Mechanical similarity across ontogeny of digging muscles in an Australian marsupial (Isoodon fusciventer).

Many mammals dig, either during foraging to access subsurface food resources, or in creating burrows for shelter. Digging requires large forces produced by muscles and transmitted to the soil via the skeletal system; thus fossorial mammals tend to have characteristic modifications of the musculoskeletal system that reflect their digging ability.
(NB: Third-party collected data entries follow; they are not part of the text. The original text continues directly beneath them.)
[config.mk]
export PLATFORM = sky130hd
export DESIGN_NAME = rtu_frame_receiver
export DESIGN_NICKNAME = d
export VERILOG_FILES = /design/src/rtl/core/rtufr_pkg.sv /design/src/rtl/core/rtufr_crc.sv /design/src/rtl/core/rtufr_ctrl.sv /design/src/rtl/core/rtufr_out_buf.sv /design/src/rtl/core/rtu_frame_receiver.sv
export VERILOG_INCLUDE_DIRS = /design/src /design/src/rtl/core
export SDC_FILE = /design/constraint.sdc
export NUM_CORES = 1
export LEC_CHECK = 0
export BUFFER_PORTS_ARGS = -buffer_cell sky130_fd_sc_hd__buf_2
export CORE_ASPECT_RATIO = 1.75
export CORE_UTILIZATION = 60
export CTS_CLUSTER_DIAMETER = 100
export DETAILED_ROUTE_END_ITERATION = 10
export PLACE_DENSITY = 0.82
export REMOVE_ABC_BUFFERS = 1
export SYNTH_ARGS = -nofsm -noshare
export SYNTH_HDL_FRONTEND = slang
export SYNTH_SLANG_ARGS = --single-unit
[constraint.sdc]
create_clock -name clk -period 13.6 [get_ports clk]
set_input_delay 0 -clock clk [delete_from_list [all_inputs] [get_ports clk]]
set_output_delay 0 -clock clk [all_outputs]
set_load 0.05 [all_outputs]
[src/rtl/core/rtu_frame_receiver_defines.svh]
// ----------------------------------------------------------------------------
// RTU frame receiver assertion macros
// Shared concurrent-check macros for the frame receiver RTL.
// ----------------------------------------------------------------------------
`ifndef RTU_FRAME_RECEIVER_DEFINES_SVH
`define RTU_FRAME_RECEIVER_DEFINES_SVH

// Same-cycle implication, disabled during reset.
`define RTUFR_ASSERT_NOW(label, clk, rst, ante, cons) \
  label: assert property (@(posedge clk) disable iff (rst) (ante) |-> (cons)) \
    else $error("rtu frame receiver check failed");

// Next-cycle implication, disabled during reset.
`define RTUFR_ASSERT_NEXT(label, clk, rst, ante, cons) \
  label: assert property (@(posedge clk) disable iff (rst) (ante) |=> (cons)) \
    else $error("rtu frame receiver check failed");

`endif

[src/rtl/core/rtufr_pkg.sv]
// ----------------------------------------------------------------------------
// RTU frame receiver package
// Types, codes and default sizes shared by the frame receiver modules.
// ----------------------------------------------------------------------------
package rtufr_pkg;

  localparam int MAX_FRAME_BYTES_DEF = 256;
  localparam int TICKS_PER_MS_DEF    = 1000;

  localparam int GAP_W    = 18;
  localparam int MS_W     = 16;
  localparam int COUNT_W  = 9;
  localparam int CRC_W    = 16;
  localparam int CFG_W    = 18;
  localparam int CFG_IDX_W = 2;

  // Command codes
  localparam logic [1:0] CMD_TICK  = 2'd0;
  localparam logic [1:0] CMD_BYTE  = 2'd1;
  localparam logic [1:0] CMD_START = 2'd2;

  // Result kinds
  localparam logic KIND_DATA   = 1'b0;
  localparam logic KIND_STATUS = 1'b1;

  // Frame status codes
  localparam logic [1:0] ST_OK        = 2'd0;
  localparam logic [1:0] ST_TIMEOUT   = 2'd1;
  localparam logic [1:0] ST_FRAME_ERR = 2'd2;
  localparam logic [1:0] ST_CRC_ERR   = 2'd3;

  // Configuration register indexes
  localparam logic [CFG_IDX_W-1:0] REG_CHAR_TO  = 2'd0;
  localparam logic [CFG_IDX_W-1:0] REG_FRAME_TO = 2'd1;
  localparam logic [CFG_IDX_W-1:0] REG_READ_TO  = 2'd2;

  localparam logic [GAP_W-1:0] CHAR_TO_RST  = 18'd2604;
  localparam logic [GAP_W-1:0] FRAME_TO_RST = 18'd4687;
  localparam logic [MS_W-1:0]  READ_TO_RST  = 16'd1000;
  localparam logic [CRC_W-1:0] CRC_PRESET   = 16'hFFFF;
  localparam logic [CRC_W-1:0] CRC_POLY     = 16'hA001;

  typedef enum logic [1:0] {
    PH_IDLE    = 2'd0,
    PH_WAIT    = 2'd1,
    PH_COLLECT = 2'd2,
    PH_CLOSE   = 2'd3
  } phase_t;

  typedef struct packed {
    logic [1:0] command;
    logic [7:0] rx_byte;
  } in_item_t;

  typedef struct packed {
    logic               item_kind;
    logic [7:0]         data_byte;
    logic [7:0]         byte_index;
    logic [1:0]         frame_status;
    logic [COUNT_W-1:0] frame_length;
  } out_item_t;

  typedef struct packed {
    logic [GAP_W-1:0] char_timeout_us;
    logic [GAP_W-1:0] frame_timeout_us;
    logic [MS_W-1:0]  read_timeout_ms;
  } cfg_t;

  typedef struct packed {
    phase_t             phase;
    logic [COUNT_W-1:0] byte_count;
  } ctrl_stat_t;

endpackage

[src/rtl/core/rtufr_crc.sv]
// ----------------------------------------------------------------------------
// RTU frame receiver CRC step
// Folds one byte into the reflected CRC-16 residue (poly 0xA001).
// ----------------------------------------------------------------------------
module rtufr_crc (
  input  logic [rtufr_pkg::CRC_W-1:0] crc_in,
  input  logic [7:0]                  data,
  output logic [rtufr_pkg::CRC_W-1:0] crc_out
);

  always_comb begin
    logic [rtufr_pkg::CRC_W-1:0] c;
    c = crc_in ^ {8'd0, data};
    for (int k = 0; k < 8; k++) begin
      if (c[0]) begin
        c = (c >> 1) ^ rtufr_pkg::CRC_POLY;
      end else begin
        c = c >> 1;
      end
    end
    crc_out = c;
  end

endmodule

[src/rtl/core/rtufr_ctrl.sv]
// ----------------------------------------------------------------------------
// RTU frame receiver control
// Phase machine, gap and millisecond timers, byte count and CRC residue.
// ----------------------------------------------------------------------------
module rtufr_ctrl #(
  parameter int MAX_FRAME_BYTES = rtufr_pkg::MAX_FRAME_BYTES_DEF,
  parameter int TICKS_PER_MS    = rtufr_pkg::TICKS_PER_MS_DEF
) (
  input  logic                   clk,
  input  logic                   rst,
  input  logic                   go,
  input  rtufr_pkg::in_item_t    item,
  input  rtufr_pkg::cfg_t        cfg,
  output logic                   push,
  output rtufr_pkg::out_item_t   result,
  output rtufr_pkg::ctrl_stat_t  stat
);

  localparam int PRE_W = (TICKS_PER_MS < 1) ? 1 : $clog2(TICKS_PER_MS + 1);
  localparam logic [PRE_W-1:0] PRE_TOP = PRE_W'(TICKS_PER_MS);
  localparam logic [rtufr_pkg::COUNT_W-1:0] COUNT_TOP =
    rtufr_pkg::COUNT_W'(MAX_FRAME_BYTES);

  rtufr_pkg::phase_t                 phase, phase_next;
  logic [rtufr_pkg::GAP_W-1:0]       gap, gap_next;
  logic [PRE_W-1:0]                  pre, pre_next;
  logic [rtufr_pkg::MS_W-1:0]        ms, ms_next;
  logic [rtufr_pkg::COUNT_W-1:0]     count, count_next;
  logic [rtufr_pkg::CRC_W-1:0]       crc, crc_next;
  logic                              late, late_next;

  logic [rtufr_pkg::CRC_W-1:0]       crc_fed;
  logic [rtufr_pkg::GAP_W-1:0]       gap_inc;
  logic [PRE_W-1:0]                  pre_inc;
  logic                              pre_roll;
  logic [rtufr_pkg::MS_W-1:0]        ms_adv;
  logic [rtufr_pkg::COUNT_W-1:0]     count_inc;
  logic                              is_tick, is_byte, is_start;
  logic                              take_byte, ms_hit, char_over, frame_over;
  logic [1:0]                        fin_status;
  logic [rtufr_pkg::COUNT_W-1:0]     fin_length;

  rtufr_crc u_crc (
    .crc_in  (crc),
    .data    (item.rx_byte),
    .crc_out (crc_fed)
  );

  assign is_tick  = go && (item.command == rtufr_pkg::CMD_TICK);
  assign is_byte  = go && (item.command == rtufr_pkg::CMD_BYTE);
  assign is_start = go && (item.command == rtufr_pkg::CMD_START);

  // Saturating gap count and millisecond prescale
  assign gap_inc   = (&gap) ? gap : gap + 1'b1;
  assign pre_inc   = pre + 1'b1;
  assign pre_roll  = (pre_inc >= PRE_TOP);
  assign ms_adv    = (pre_roll && !(&ms)) ? ms + 1'b1 : ms;
  assign count_inc = count + 1'b1;

  assign take_byte  = is_byte && (phase == rtufr_pkg::PH_WAIT ||
                                  phase == rtufr_pkg::PH_COLLECT);
  assign ms_hit     = (ms_adv >= cfg.read_timeout_ms);
  assign char_over  = (gap_inc > cfg.char_timeout_us);
  assign frame_over = (gap_inc >= cfg.frame_timeout_us);

  // Closing verdict
  always_comb begin
    fin_length = '0;
    if (late) begin
      fin_status = rtufr_pkg::ST_FRAME_ERR;
    end else if (crc != '0) begin
      fin_status = rtufr_pkg::ST_CRC_ERR;
    end else begin
      fin_status = rtufr_pkg::ST_OK;
      fin_length = count;
    end
  end

  // Next state
  always_comb begin
    phase_next = phase;
    gap_next   = gap;
    pre_next   = pre;
    ms_next    = ms;
    count_next = count;
    crc_next   = crc;
    late_next  = late;
    if (is_start) begin
      phase_next = rtufr_pkg::PH_WAIT;
      gap_next   = '0;
      pre_next   = '0;
      ms_next    = '0;
      count_next = '0;
      crc_next   = rtufr_pkg::CRC_PRESET;
      late_next  = 1'b0;
    end else if (take_byte) begin
      count_next = count_inc;
      crc_next   = crc_fed;
      gap_next   = '0;
      phase_next = (count_inc >= COUNT_TOP) ? rtufr_pkg::PH_CLOSE : rtufr_pkg::PH_COLLECT;
    end else if (is_byte && phase == rtufr_pkg::PH_CLOSE) begin
      late_next = 1'b1;
    end else if (is_tick) begin
      case (phase)
        rtufr_pkg::PH_WAIT: begin
          pre_next = pre_roll ? '0 : pre_inc;
          ms_next  = ms_adv;
          if (ms_hit) begin
            phase_next = rtufr_pkg::PH_IDLE;
          end
        end
        rtufr_pkg::PH_COLLECT: begin
          gap_next = gap_inc;
          if (char_over) begin
            phase_next = frame_over ? rtufr_pkg::PH_IDLE : rtufr_pkg::PH_CLOSE;
          end
        end
        rtufr_pkg::PH_CLOSE: begin
          gap_next = gap_inc;
          if (frame_over) begin
            phase_next = rtufr_pkg::PH_IDLE;
          end
        end
        default: begin
          phase_next = phase;
        end
      endcase
    end
  end

  // Result for this transaction
  always_comb begin
    push   = 1'b0;
    result = '0;
    if (take_byte) begin
      push              = 1'b1;
      result.item_kind  = rtufr_pkg::KIND_DATA;
      result.data_byte  = item.rx_byte;
      result.byte_index = count[7:0];
    end else if (is_tick) begin
      case (phase)
        rtufr_pkg::PH_WAIT: begin
          if (ms_hit) begin
            push                = 1'b1;
            result.item_kind    = rtufr_pkg::KIND_STATUS;
            result.frame_status = rtufr_pkg::ST_TIMEOUT;
          end
        end
        rtufr_pkg::PH_COLLECT, rtufr_pkg::PH_CLOSE: begin
          if (frame_over && (char_over || phase == rtufr_pkg::PH_CLOSE)) begin
            push                = 1'b1;
            result.item_kind    = rtufr_pkg::KIND_STATUS;
            result.frame_status = fin_status;
            result.frame_length = fin_length;
          end
        end
        default: begin
          push = 1'b0;
        end
      endcase
    end
  end

  always_ff @(posedge clk) begin
    if (rst) begin
      phase <= rtufr_pkg::PH_IDLE;
      gap   <= '0;
      pre   <= '0;
      ms    <= '0;
      count <= '0;
      crc   <= rtufr_pkg::CRC_PRESET;
      late  <= 1'b0;
    end else begin
      phase <= phase_next;
      gap   <= gap_next;
      pre   <= pre_next;
      ms    <= ms_next;
      count <= count_next;
      crc   <= crc_next;
      late  <= late_next;
    end
  end

  assign stat.phase      = phase;
  assign stat.byte_count = count;

endmodule

[src/rtl/core/rtufr_out_buf.sv]
// ----------------------------------------------------------------------------
// RTU frame receiver output buffer
// Output register plus one skid entry; full flag is registered.
// ----------------------------------------------------------------------------
module rtufr_out_buf (
  input  logic                 clk,
  input  logic                 rst,
  input  logic                 push,
  input  rtufr_pkg::out_item_t push_item,
  output logic                 full,
  output logic                 out_valid,
  input  logic                 out_stall,
  output rtufr_pkg::out_item_t out_item
);

  logic                 head_valid;
  rtufr_pkg::out_item_t head;
  logic                 skid_valid;
  rtufr_pkg::out_item_t skid;
  logic                 pop;

  assign pop = head_valid && !out_stall;

  always_ff @(posedge clk) begin
    if (rst) begin
      head_valid <= 1'b0;
      skid_valid <= 1'b0;
    end else if (pop) begin
      if (skid_valid) begin
        head_valid <= 1'b1;
        skid_valid <= push;
      end else begin
        head_valid <= push;
      end
    end else if (!head_valid) begin
      head_valid <= push;
    end else if (push) begin
      skid_valid <= 1'b1;
    end
  end

  // Payload moves without reset
  always_ff @(posedge clk) begin
    if (pop) begin
      if (skid_valid) begin
        head <= skid;
        skid <= push_item;
      end else begin
        head <= push_item;
      end
    end else if (!head_valid) begin
      head <= push_item;
    end else if (push && !skid_valid) begin
      skid <= push_item;
    end
  end

  assign full      = head_valid && skid_valid;
  assign out_valid = head_valid;
  assign out_item  = head;

endmodule

[src/rtl/core/rtu_frame_receiver.sv]
// ----------------------------------------------------------------------------
// RTU frame receiver
// Collects one serial RTU frame after a start command and reports it.
// ----------------------------------------------------------------------------
// Input channel (in_valid / in_stall / in_item) carries events: a microsecond
// tick, a received byte or a start command. Output channel (out_valid /
// out_stall / out_item) carries one data item per frame byte, then one final
// status item whose length is zero on any error.
// Configuration: cfg_we writes cfg_data into register cfg_index (char timeout,
// frame timeout, read timeout); write only while the block is idle.
// Path: each input transaction passes through the input register, then the
// decision logic, into the output register.
// Throughput: one transaction per cycle unless the output buffer is full; the
// decision logic, including the byte-wide CRC fold, sits in one stage between
// the input register and the output register.
// Reset clears the phase to idle, zeroes the timers and count, presets the
// CRC and loads the default timeouts. No clearing pass is needed.
// When the receiver stalls, results pile into the output register and one
// skid entry; with both full, in_stall rises and the input register holds.
// ----------------------------------------------------------------------------
`include "rtu_frame_receiver_defines.svh"

module rtu_frame_receiver #(
  parameter int MAX_FRAME_BYTES = rtufr_pkg::MAX_FRAME_BYTES_DEF,
  parameter int TICKS_PER_MS    = rtufr_pkg::TICKS_PER_MS_DEF
) (
  input  logic                              clk,
  input  logic                              rst,
  input  logic                              in_valid,
  output logic                              in_stall,
  input  rtufr_pkg::in_item_t               in_item,
  output logic                              out_valid,
  input  logic                              out_stall,
  output rtufr_pkg::out_item_t              out_item,
  input  logic                              cfg_we,
  input  logic [rtufr_pkg::CFG_IDX_W-1:0]   cfg_index,
  input  logic [rtufr_pkg::CFG_W-1:0]       cfg_data
);

  // Input register
  logic                  s1_valid;
  rtufr_pkg::in_item_t   s1_item;
  logic                  s1_go;
  logic                  buf_full;

  // Configuration registers
  rtufr_pkg::cfg_t       cfg;

  logic                  push;
  rtufr_pkg::out_item_t  push_item;
  rtufr_pkg::ctrl_stat_t stat;

  // Advance the held transaction whenever the output side has room
  assign s1_go    = s1_valid && !buf_full;
  assign in_stall = s1_valid && buf_full;

  always_ff @(posedge clk) begin
    if (rst) begin
      s1_valid <= 1'b0;
    end else if (!in_stall) begin
      s1_valid <= in_valid;
    end
  end

  // Hold the payload while stalled
  always_ff @(posedge clk) begin
    if (in_valid && !in_stall) begin
      s1_item <= in_item;
    end
  end

  always_ff @(posedge clk) begin
    if (rst) begin
      cfg.char_timeout_us  <= rtufr_pkg::CHAR_TO_RST;
      cfg.frame_timeout_us <= rtufr_pkg::FRAME_TO_RST;
      cfg.read_timeout_ms  <= rtufr_pkg::READ_TO_RST;
    end else if (cfg_we) begin
      case (cfg_index)
        rtufr_pkg::REG_CHAR_TO:  cfg.char_timeout_us  <= cfg_data;
        rtufr_pkg::REG_FRAME_TO: cfg.frame_timeout_us <= cfg_data;
        rtufr_pkg::REG_READ_TO:  cfg.read_timeout_ms  <= cfg_data[rtufr_pkg::MS_W-1:0];
        default: begin
          // drop writes to unmapped indexes
        end
      endcase
    end
  end

  rtufr_ctrl #(
    .MAX_FRAME_BYTES (MAX_FRAME_BYTES),
    .TICKS_PER_MS    (TICKS_PER_MS)
  ) u_ctrl (
    .clk    (clk),
    .rst    (rst),
    .go     (s1_go),
    .item   (s1_item),
    .cfg    (cfg),
    .push   (push),
    .result (push_item),
    .stat   (stat)
  );

  rtufr_out_buf u_out_buf (
    .clk       (clk),
    .rst       (rst),
    .push      (push),
    .push_item (push_item),
    .full      (buf_full),
    .out_valid (out_valid),
    .out_stall (out_stall),
    .out_item  (out_item)
  );

  // A start transaction always lands in the first-byte wait
  `RTUFR_ASSERT_NEXT(a_start_waits, clk, rst,
    s1_go && s1_item.command == rtufr_pkg::CMD_START, stat.phase == rtufr_pkg::PH_WAIT)

  // The byte count never passes the frame limit
  `RTUFR_ASSERT_NOW(a_count_bound, clk, rst, 1'b1,
    stat.byte_count <= rtufr_pkg::COUNT_W'(MAX_FRAME_BYTES))

  // Failed frames report zero length
  `RTUFR_ASSERT_NOW(a_err_len_zero, clk, rst,
    out_valid && out_item.item_kind == rtufr_pkg::KIND_STATUS &&
      out_item.frame_status != rtufr_pkg::ST_OK, out_item.frame_length == '0)

  // A status transaction always returns the control to idle
  `RTUFR_ASSERT_NEXT(a_status_idles, clk, rst,
    push && push_item.item_kind == rtufr_pkg::KIND_STATUS, stat.phase == rtufr_pkg::PH_IDLE)

endmodule

Yosys cells after proc, flatten, opt, wreduce, memory -nomap -nowiden. Index checks and enable logic that the tools add are counted.

Bitwise logic cells: 11. $add $sub $neg: 4. Magnitude comparators: 5. Reduce and logical (&&, ||, !) cells: 45. Equal/unequal tests: 17. Mux-type cells: 52.

Operators with widths (count): $mux 28 (7); $mux 16 (10); $mux 11 (3); $mux 9 (3); $not 2->3 (8); $add 18x1->18 const B (1); $ge 18x18->1 (1); $gt 18x18->1 (1); $mux 18 (1); $mux 2 (9); $reduce_and 18->1 (1); $add 16x1->16 const B (1); $ge 16x16->1 (1); $reduce_and 16->1 (1); $reduce_bool 16->1 (1); $xor 16x8->16 (1); $mux 1 (15); $logic_and 1x1->1 (13); $ne 3x1->1 const B (4); $ne 4x1->1 const B (3); $reduce_and 6->1 (2); $add 10x1->10 const B (1); $ge 10x10->1 const B (1); $mux 10 (1); 22 further kinds (44).

Output and inout port bits: 30. Logic and storage cells: 160. Input bits: 35. Register bits: 193.

Logic depth before layout (Yosys ltp).
Depth after elaboration: 17. Mapped depth: 18. Depth with buffers taken out: 17.

Hierarchy. Synthesis repeated with hierarchy kept, for this count alone.

Cell total of the unflattened synthesis: 1072. Area total of the unflattened synthesis: 10461.3 µm².

Modules (own cells, without submodules): rtufr_ctrl (area an instance 5456.5 µm², cells an instance 720, sequential area each 1441.4 µm², instances 1); rtu_frame_receiver (area an instance 2472.4 µm², cells an instance 220, sequential area each 1361.3 µm², instances 1); rtufr_out_buf (area an instance 2248.4 µm², cells an instance 103, sequential area each 1721.7 µm², instances 1); rtufr_crc (area an instance 284.0 µm², cells an instance 29, sequential area each 0.0 µm², instances 1).

Worst setup path after synthesis. OpenSTA, ideal clock, no wires.

Path kind: register -> register. From: register u_ctrl.gap[0] in the netlist's numbering. To: register u_out_buf.skid[0] in the netlist's numbering (enable). Cell stages (with the launch flop): 15. Clock period less this slack: 4.475 ns. Data required time: 13.075 ns. Arrival: 3.950 ns. Setup slack: 9.125 ns. Path buffers: 1. Setup time: 0.525 ns. Cells stage by stage: dfxtp_1 ha_1 and4_1 nand4_1 or3_1 clkbuf_1 nand4_1 xnor2_1 ha_1 a41oi_1 o21ai_0 a211oi_1 and4b_1 o311ai_0 nand3b_1.

Cells in the longest elaborated chain, start to end: 12. Elaborated cells between the ends (all ways): 14. Those cells by class: add/sub (1); order compare (2); mux (5); reduce/logical (6).

RTL lines: from (decl) (RTL line rtufr_ctrl.sv:25) `logic [rtufr_pkg::GAP_W-1:0] gap, gap_next;`; from (signal assigned) (RTL line rtufr_ctrl.sv:175) `gap <= gap_next;`; $add 18x1->18 / $reduce_and 18->1 (equally long branches) (RTL line rtufr_ctrl.sv:54) `assign gap_inc = (&gap) ? gap : gap + 1'b1;`; $mux 18 * (RTL line rtufr_ctrl.sv:54); net u_ctrl.gap_inc, one bit (RTL line rtufr_ctrl.sv:33) `logic [rtufr_pkg::GAP_W-1:0] gap_inc;`; $gt 18x18->1 (RTL line rtufr_ctrl.sv:63) `assign char_over = (gap_inc > cfg.char_timeout_us);`; $logic_or 1x1->1 (RTL line rtufr_ctrl.sv:150) `if (frame_over && (char_over || phase == rtufr_pkg::PH_CLOSE)) begin`; $logic_and 1x1->1 * (RTL line rtufr_ctrl.sv:150); $mux 1 * (RTL line rtufr_ctrl.sv:150); $pmux 1 s2 * (RTL line rtufr_ctrl.sv:141) `case (phase)`; $mux 1 * (RTL line rtufr_ctrl.sv:140) `end else if (is_tick) begin`; $mux 1 * (RTL line rtufr_ctrl.sv:135) `if (take_byte) begin`; $logic_and 1x1->1 * (RTL line rtufr_out_buf.sv:53) `end else if (push && !skid_valid) begin`; $reduce_bool 2->1 (no source line) *; $reduce_and 3->1 (no source line) *; to (signal assigned) (RTL line rtufr_out_buf.sv:47) `skid <= push_item;`; to (signal assigned) (RTL line rtufr_out_buf.sv:54) `skid <= push_item;`; to (decl) (RTL line rtufr_out_buf.sv:19) `rtufr_pkg::out_item_t skid;`.

The timed path passes the listed nets; every way through them passes the cells marked *. A chain may end at the register's enable or synchronous reset.

Final worst setup path.
From: register u_ctrl.gap[0] in the netlist's numbering. To: register u_out_buf.skid[12] in the netlist's numbering (enable).

Same word-level chain as after synthesis.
Bandicoots (Marsupialia: Peramelidae) scratch-dig mainly to source food, searching for subterranean food items including invertebrates, seeds, and fungi. They have musculoskeletal features for digging, including shortened, robust forelimb bones, large muscles, and enlarged muscle attachment areas. Here, we compared changes in the ontogenetic development of muscles associated with digging in the Quenda (Isoodon fusciventer). We measured muscle mass (m ), pennation angle, and fiber length (FL) to calculate physiological cross-sectional area (PCSA; a proxy of maximum isometric force) as well as estimate the maximum isometric force (Fmax) for 34 individuals ranging in body size from 124 to 2,390 g. Males grow larger than females in this bandicoot species, however, we found negligible sex differences in mass-specific m , PCSA or FL for our sample. Majority of the forelimb muscles PCSA showed a positive allometric relationship with total body mass, while m and FL in the majority of forelimb muscles showed isometry. Mechanical similarity was tested, and two thirds of forelimb muscles maximum isometric forces (Fmax) scaled with isometry; therefore the forelimb is primarily mechanical similar throughout ontogeny. PCSA showed a significant difference between scaling slopes between main movers in the power stroke, and main movers of the recovery stroke of scratch-digging. This suggests that some forelimb muscles grow with positive allometry, specially these associated with the power stroke of digging. Intraspecific variation in PCSA is rarely considered in the literature, and thus this is an important study quantifying changes in muscle architectural properties with growth in a mammalian model of scratch-digging.